Clifford was the youngest son of Thomas Henley, he was born at 8 Plymouth
Grove in Halifax in June 1896. He attended Pellon Lane school, after at the age of
13 he started working in a woollen mill. He trained to be a twister-in, this entailed
twisting warp threads together the threads on a woven piece of material keeping the
correct sequence of threads when woven in the loom.
In 1916 at the age of 19 he joined the West Yorks Light Infantry as an
infantry soldier. He was soon shipped to France where he fought on the Western front.
He was awarded the Military Medal for Valour at Ypres in 1917. In 1918 he was gassed
in a Mustard gas attack, he was sent back to Yorkshire and spent a long time in hospital
with a collapsed lung. He was eventually released with only one lung and suffered
from Asma and breathing problems for the rest of his life. Despite this he would
never give up smoking his Woodbines.
He married Ethel Crapper in 1922 and set up home at the Craggs in Mixenden,
Kenneth was born in 1923. A separation took place in 1925 and Ethel moved to Dagenham
in London where she met someone and started a family.

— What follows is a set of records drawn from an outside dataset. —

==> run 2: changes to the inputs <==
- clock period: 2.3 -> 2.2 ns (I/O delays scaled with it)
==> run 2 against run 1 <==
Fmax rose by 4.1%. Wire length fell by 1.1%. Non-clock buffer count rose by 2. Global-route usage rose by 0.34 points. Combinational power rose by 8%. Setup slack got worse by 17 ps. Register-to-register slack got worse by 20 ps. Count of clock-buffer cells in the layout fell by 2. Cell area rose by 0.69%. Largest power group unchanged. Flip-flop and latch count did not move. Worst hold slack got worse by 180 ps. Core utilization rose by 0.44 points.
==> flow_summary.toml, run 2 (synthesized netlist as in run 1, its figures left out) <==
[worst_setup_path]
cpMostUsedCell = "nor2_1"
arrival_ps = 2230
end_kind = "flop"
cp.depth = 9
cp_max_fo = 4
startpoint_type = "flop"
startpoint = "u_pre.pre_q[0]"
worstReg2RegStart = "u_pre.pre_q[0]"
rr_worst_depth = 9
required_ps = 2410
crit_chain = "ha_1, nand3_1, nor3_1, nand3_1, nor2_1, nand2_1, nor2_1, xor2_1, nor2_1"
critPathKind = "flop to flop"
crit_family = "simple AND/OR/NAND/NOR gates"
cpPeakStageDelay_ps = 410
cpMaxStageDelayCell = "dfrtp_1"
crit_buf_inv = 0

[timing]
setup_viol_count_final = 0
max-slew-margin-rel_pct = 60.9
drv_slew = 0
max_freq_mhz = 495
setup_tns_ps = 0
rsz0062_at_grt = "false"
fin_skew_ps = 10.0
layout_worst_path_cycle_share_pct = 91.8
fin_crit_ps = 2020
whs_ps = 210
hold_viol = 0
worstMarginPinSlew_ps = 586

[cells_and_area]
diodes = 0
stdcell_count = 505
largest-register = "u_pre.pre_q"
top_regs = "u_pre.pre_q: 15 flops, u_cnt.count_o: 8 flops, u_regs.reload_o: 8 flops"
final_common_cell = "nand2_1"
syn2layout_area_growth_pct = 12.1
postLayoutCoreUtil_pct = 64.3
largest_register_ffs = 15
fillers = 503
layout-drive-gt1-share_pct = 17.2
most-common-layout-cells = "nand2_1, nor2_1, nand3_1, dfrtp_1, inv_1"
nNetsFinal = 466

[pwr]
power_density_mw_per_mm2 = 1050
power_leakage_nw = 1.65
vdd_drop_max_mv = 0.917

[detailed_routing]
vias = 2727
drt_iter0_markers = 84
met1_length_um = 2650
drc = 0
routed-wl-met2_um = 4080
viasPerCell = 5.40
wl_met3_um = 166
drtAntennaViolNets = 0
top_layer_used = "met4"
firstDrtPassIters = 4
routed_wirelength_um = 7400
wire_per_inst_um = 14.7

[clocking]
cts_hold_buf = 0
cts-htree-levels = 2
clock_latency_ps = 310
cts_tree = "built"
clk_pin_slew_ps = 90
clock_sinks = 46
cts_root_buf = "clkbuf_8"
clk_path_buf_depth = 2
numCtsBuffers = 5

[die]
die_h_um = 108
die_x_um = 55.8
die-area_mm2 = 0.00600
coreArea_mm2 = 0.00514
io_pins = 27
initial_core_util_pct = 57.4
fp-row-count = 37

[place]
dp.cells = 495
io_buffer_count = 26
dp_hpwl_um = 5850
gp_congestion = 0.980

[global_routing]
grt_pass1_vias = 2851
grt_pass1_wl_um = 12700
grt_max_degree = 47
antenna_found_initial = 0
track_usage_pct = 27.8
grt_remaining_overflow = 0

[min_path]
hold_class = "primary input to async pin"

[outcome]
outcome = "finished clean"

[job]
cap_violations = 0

Clifford moved into the home of the Kershaws in Vickerman street Halifax.
A partnership was formed between Clifford and Mabel Kershaw and they set up home
in a cottage in Norland where Jean was born in 1932. A year later the family moved
to Moor End road Mixenden where Dennis and Jack were born, Robert was born in a Council
House in the village of Mixenden where Clifford spent the last years of his life
dying from a severe heart attack in 1961.
He had a hard life being unemployed for long periods. He was a kind and
generous man who kept his suffering to himself. He worked hard to provide for his
family passing away only a few weeks after his retirement.